*** INPUT FOR THIS TASK

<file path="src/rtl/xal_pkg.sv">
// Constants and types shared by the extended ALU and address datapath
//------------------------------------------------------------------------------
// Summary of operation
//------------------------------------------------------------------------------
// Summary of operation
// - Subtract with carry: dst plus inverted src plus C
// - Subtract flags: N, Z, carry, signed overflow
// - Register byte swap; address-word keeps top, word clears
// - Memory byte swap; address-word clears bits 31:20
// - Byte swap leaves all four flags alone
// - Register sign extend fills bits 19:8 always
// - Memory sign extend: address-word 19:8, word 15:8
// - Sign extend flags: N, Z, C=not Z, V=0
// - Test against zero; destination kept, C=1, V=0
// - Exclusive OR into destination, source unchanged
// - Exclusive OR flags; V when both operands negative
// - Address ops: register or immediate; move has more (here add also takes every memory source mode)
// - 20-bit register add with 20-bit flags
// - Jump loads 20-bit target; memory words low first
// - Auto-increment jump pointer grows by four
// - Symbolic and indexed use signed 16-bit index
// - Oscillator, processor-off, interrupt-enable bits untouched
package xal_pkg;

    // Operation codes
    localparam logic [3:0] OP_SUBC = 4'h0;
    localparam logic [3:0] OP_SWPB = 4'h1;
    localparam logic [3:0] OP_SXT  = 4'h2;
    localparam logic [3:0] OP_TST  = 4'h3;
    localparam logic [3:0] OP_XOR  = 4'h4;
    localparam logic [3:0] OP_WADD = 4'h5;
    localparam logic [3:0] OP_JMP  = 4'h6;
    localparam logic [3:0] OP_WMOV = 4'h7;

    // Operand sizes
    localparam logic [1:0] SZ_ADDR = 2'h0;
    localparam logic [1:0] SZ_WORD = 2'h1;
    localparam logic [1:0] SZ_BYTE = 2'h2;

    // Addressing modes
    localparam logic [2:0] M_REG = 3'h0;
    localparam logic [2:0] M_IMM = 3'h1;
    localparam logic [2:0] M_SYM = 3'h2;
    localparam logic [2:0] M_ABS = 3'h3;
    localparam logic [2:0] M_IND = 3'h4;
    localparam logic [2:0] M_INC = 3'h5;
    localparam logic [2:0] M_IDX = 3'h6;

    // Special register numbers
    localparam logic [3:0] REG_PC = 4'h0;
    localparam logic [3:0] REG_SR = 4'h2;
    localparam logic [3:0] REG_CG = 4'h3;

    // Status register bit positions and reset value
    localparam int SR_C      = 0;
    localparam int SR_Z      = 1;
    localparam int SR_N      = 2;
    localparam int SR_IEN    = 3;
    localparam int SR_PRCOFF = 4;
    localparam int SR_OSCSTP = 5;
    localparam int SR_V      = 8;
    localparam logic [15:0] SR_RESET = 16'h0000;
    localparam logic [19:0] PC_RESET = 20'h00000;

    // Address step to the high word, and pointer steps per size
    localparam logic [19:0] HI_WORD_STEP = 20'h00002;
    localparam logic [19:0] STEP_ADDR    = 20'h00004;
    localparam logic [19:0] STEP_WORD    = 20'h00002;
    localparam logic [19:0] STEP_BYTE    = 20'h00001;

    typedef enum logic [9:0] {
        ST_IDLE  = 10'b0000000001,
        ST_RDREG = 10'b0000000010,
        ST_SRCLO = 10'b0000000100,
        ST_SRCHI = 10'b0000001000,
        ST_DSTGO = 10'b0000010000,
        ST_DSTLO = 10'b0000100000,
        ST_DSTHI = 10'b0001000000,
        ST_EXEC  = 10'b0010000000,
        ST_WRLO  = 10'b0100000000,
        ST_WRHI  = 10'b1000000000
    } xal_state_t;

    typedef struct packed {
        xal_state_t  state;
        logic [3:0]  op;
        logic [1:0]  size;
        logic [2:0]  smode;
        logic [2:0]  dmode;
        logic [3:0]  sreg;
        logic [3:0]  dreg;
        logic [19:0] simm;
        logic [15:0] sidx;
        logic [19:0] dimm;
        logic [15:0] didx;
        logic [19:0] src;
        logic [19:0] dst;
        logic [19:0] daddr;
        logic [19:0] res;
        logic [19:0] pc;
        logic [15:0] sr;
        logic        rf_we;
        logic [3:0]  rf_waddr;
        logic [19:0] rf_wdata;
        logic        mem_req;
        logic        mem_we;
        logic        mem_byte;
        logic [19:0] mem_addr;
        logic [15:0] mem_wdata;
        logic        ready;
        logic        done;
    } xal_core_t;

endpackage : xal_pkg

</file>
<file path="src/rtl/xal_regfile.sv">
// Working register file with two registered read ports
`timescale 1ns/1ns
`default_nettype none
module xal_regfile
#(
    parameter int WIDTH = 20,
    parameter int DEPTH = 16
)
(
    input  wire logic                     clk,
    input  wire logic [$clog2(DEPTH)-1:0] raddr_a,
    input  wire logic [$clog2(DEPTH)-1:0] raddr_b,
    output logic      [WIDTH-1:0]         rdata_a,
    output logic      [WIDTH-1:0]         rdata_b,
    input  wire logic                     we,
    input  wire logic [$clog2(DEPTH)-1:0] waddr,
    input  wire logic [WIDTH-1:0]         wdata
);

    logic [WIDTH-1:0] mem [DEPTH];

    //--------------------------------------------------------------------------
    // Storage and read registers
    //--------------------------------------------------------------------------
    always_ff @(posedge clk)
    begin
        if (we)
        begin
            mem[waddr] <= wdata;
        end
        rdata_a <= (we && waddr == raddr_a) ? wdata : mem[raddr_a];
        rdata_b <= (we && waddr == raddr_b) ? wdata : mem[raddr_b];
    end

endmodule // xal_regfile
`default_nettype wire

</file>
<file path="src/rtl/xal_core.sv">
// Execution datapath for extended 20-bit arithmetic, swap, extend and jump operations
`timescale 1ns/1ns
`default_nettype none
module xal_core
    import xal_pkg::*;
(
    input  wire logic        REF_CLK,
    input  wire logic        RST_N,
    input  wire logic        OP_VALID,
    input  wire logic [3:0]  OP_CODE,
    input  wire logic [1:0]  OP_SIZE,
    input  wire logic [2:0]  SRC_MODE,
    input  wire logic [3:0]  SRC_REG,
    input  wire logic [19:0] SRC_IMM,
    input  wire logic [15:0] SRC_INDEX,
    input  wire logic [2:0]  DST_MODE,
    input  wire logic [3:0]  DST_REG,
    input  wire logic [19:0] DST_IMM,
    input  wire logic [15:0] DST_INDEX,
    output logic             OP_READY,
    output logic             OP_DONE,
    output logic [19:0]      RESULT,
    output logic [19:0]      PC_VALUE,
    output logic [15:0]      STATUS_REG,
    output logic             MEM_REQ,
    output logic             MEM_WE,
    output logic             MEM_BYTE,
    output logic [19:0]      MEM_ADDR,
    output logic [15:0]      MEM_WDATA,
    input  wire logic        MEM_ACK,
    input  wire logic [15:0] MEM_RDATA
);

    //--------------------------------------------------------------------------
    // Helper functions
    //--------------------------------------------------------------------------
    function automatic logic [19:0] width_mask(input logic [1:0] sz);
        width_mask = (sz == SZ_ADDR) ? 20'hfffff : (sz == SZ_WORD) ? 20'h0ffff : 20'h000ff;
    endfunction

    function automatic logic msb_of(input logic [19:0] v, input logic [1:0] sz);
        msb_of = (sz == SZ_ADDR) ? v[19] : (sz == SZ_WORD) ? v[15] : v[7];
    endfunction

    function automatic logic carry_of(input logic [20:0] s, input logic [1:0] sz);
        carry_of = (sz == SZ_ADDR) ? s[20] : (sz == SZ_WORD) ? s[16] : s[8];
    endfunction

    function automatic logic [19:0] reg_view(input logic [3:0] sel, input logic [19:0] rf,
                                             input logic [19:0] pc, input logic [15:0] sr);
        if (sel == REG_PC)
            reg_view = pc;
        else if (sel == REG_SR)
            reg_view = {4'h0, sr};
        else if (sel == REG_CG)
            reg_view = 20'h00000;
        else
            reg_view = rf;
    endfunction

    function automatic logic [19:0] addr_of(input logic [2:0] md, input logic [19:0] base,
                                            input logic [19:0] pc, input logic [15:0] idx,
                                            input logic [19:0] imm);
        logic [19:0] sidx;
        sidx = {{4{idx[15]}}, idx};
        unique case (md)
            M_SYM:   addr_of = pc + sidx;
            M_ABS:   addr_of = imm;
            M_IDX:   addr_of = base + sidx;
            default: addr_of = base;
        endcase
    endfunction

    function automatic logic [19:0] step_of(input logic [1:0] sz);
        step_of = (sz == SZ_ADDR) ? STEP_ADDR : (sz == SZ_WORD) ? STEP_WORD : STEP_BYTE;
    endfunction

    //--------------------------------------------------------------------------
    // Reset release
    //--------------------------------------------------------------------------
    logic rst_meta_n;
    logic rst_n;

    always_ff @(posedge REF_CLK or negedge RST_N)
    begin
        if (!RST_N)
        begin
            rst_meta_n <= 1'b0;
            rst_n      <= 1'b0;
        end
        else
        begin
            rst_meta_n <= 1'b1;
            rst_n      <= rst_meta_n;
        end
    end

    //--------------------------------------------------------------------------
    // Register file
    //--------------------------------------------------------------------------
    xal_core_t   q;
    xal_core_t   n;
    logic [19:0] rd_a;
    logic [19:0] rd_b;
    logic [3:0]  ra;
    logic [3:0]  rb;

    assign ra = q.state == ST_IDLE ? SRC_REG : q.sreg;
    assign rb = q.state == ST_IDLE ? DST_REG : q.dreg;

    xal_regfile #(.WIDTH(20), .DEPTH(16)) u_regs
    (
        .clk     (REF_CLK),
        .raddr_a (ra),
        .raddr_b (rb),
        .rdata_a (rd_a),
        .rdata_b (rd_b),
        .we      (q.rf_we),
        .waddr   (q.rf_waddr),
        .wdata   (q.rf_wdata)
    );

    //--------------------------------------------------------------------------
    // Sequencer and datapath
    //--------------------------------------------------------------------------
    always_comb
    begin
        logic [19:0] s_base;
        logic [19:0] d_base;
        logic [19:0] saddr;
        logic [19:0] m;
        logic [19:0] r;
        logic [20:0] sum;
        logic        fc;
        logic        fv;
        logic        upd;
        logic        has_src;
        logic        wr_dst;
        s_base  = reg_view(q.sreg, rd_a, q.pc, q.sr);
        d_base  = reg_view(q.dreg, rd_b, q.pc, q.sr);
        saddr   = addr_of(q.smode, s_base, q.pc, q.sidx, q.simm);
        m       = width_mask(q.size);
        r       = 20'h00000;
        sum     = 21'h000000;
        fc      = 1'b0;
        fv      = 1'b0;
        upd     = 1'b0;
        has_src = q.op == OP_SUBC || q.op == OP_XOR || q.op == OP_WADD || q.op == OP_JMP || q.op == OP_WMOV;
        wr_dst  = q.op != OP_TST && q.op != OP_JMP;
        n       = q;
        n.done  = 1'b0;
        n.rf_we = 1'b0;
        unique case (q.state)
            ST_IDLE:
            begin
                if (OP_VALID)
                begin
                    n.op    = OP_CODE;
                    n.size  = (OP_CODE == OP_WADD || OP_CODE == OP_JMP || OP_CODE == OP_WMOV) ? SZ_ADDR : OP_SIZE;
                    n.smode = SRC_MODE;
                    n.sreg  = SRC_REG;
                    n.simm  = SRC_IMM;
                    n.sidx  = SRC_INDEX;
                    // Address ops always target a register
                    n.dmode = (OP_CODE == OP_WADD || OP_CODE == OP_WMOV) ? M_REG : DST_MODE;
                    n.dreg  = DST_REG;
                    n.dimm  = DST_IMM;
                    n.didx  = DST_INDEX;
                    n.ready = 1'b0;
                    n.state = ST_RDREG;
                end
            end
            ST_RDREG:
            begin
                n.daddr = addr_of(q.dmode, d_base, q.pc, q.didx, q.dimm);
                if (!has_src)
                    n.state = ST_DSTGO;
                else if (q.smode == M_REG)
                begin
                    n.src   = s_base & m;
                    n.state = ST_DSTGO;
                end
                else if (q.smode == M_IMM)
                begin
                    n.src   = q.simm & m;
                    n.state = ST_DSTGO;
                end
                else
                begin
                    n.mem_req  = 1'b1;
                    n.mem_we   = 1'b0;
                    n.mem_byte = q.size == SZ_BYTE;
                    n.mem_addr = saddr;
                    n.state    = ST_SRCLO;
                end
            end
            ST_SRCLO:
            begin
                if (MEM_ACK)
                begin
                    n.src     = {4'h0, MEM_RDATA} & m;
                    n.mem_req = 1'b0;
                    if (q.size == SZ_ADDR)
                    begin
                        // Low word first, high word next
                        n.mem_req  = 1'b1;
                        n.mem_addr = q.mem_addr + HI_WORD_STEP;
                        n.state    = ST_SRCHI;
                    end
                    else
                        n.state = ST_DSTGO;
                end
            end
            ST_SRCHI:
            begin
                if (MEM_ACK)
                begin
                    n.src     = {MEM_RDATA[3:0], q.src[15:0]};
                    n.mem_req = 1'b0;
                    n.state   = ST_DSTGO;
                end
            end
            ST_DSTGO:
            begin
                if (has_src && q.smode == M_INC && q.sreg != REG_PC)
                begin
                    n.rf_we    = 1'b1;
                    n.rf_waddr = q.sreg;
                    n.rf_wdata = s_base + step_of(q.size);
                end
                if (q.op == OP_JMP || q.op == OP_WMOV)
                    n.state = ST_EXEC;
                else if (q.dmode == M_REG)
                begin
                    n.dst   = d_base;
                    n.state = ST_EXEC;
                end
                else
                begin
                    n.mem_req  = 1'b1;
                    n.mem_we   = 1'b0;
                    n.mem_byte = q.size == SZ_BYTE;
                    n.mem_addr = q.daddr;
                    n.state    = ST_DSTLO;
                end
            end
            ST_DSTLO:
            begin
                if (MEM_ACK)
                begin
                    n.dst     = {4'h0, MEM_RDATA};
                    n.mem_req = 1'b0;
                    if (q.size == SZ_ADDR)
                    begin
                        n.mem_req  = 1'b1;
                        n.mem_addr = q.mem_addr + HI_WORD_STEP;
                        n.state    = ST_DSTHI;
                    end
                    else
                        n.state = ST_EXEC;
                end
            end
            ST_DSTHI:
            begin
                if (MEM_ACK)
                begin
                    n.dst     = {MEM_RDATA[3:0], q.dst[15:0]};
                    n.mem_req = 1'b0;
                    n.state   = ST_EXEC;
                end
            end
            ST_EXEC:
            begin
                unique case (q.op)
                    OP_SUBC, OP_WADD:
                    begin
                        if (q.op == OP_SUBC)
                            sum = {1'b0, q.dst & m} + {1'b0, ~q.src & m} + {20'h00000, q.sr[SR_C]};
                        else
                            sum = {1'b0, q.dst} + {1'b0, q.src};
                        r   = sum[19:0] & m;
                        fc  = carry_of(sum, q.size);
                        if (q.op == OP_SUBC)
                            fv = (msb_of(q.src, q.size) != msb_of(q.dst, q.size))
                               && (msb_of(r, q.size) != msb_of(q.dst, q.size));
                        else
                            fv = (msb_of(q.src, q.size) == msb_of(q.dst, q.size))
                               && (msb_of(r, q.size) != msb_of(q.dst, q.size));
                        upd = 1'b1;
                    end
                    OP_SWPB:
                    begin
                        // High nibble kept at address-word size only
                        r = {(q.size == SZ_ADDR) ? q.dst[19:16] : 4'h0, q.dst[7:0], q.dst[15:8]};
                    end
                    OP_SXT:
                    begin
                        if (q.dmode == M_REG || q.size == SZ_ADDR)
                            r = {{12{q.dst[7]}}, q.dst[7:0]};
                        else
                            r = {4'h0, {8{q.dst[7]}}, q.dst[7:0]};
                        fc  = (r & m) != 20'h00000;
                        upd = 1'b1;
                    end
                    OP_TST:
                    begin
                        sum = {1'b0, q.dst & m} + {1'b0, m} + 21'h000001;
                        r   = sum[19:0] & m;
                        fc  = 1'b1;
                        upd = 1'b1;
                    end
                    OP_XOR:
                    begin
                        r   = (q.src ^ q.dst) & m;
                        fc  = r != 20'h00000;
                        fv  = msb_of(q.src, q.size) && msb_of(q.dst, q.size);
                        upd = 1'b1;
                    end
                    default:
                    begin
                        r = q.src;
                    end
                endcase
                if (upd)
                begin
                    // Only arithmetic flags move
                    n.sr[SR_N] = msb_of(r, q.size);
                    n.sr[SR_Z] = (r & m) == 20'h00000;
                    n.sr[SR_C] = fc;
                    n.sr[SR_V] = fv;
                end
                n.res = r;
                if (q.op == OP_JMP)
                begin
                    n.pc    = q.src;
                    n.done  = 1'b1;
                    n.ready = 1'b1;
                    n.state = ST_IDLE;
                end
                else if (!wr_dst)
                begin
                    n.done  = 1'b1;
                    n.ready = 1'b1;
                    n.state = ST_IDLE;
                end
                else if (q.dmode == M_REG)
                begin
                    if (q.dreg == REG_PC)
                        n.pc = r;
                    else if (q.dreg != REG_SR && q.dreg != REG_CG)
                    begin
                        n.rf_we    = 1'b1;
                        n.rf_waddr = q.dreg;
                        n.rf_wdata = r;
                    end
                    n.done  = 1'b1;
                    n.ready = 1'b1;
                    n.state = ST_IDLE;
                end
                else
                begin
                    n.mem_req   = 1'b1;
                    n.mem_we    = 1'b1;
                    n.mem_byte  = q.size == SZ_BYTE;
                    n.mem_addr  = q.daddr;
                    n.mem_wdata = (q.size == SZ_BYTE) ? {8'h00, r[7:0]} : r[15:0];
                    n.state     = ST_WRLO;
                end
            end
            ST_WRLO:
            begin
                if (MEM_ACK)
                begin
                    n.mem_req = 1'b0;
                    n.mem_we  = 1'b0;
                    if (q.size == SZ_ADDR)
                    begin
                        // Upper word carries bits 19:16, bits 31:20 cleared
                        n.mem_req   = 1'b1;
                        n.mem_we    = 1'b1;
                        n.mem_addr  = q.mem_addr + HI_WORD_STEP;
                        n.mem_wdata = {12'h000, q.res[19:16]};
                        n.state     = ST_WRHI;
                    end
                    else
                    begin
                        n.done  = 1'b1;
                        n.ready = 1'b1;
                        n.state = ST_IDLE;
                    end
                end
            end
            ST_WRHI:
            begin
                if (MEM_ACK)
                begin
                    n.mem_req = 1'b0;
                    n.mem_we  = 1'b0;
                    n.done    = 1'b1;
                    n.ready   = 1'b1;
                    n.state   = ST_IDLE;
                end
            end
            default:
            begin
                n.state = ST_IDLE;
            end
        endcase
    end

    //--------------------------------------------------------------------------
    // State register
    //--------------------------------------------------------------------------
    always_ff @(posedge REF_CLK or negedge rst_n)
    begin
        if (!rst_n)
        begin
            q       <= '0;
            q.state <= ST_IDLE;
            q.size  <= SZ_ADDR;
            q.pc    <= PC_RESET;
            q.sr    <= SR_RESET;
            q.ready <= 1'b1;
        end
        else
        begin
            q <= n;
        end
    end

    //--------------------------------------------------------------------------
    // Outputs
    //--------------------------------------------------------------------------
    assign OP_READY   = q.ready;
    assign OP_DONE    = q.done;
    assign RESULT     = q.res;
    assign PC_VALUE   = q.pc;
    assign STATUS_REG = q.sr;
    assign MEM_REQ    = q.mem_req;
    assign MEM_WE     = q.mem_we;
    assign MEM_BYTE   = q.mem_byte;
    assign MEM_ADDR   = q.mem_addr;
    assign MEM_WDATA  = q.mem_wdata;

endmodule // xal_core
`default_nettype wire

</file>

******

EXERCISE DESCRIPTION —
The answer should consist solely of the lines from the first line above through the one with "localparam logic [2:0] M_ABS = 3'h3;", both included, repeated exactly.

RESPONSE FOR THIS EXERCISE —
<file path="src/rtl/xal_pkg.sv">
// Constants and types shared by the extended ALU and address datapath
//------------------------------------------------------------------------------
// Summary of operation
//------------------------------------------------------------------------------
// Summary of operation
// - Subtract with carry: dst plus inverted src plus C
// - Subtract flags: N, Z, carry, signed overflow
// - Register byte swap; address-word keeps top, word clears
// - Memory byte swap; address-word clears bits 31:20
// - Byte swap leaves all four flags alone
// - Register sign extend fills bits 19:8 always
// - Memory sign extend: address-word 19:8, word 15:8
// - Sign extend flags: N, Z, C=not Z, V=0
// - Test against zero; destination kept, C=1, V=0
// - Exclusive OR into destination, source unchanged
// - Exclusive OR flags; V when both operands negative
// - Address ops: register or immediate; move has more (here add also takes every memory source mode)
// - 20-bit register add with 20-bit flags
// - Jump loads 20-bit target; memory words low first
// - Auto-increment jump pointer grows by four
// - Symbolic and indexed use signed 16-bit index
// - Oscillator, processor-off, interrupt-enable bits untouched
package xal_pkg;

    // Operation codes
    localparam logic [3:0] OP_SUBC = 4'h0;
    localparam logic [3:0] OP_SWPB = 4'h1;
    localparam logic [3:0] OP_SXT  = 4'h2;
    localparam logic [3:0] OP_TST  = 4'h3;
    localparam logic [3:0] OP_XOR  = 4'h4;
    localparam logic [3:0] OP_WADD = 4'h5;
    localparam logic [3:0] OP_JMP  = 4'h6;
    localparam logic [3:0] OP_WMOV = 4'h7;

    // Operand sizes
    localparam logic [1:0] SZ_ADDR = 2'h0;
    localparam logic [1:0] SZ_WORD = 2'h1;
    localparam logic [1:0] SZ_BYTE = 2'h2;

    // Addressing modes
    localparam logic [2:0] M_REG = 3'h0;
    localparam logic [2:0] M_IMM = 3'h1;
    localparam logic [2:0] M_SYM = 3'h2;
    localparam logic [2:0] M_ABS = 3'h3;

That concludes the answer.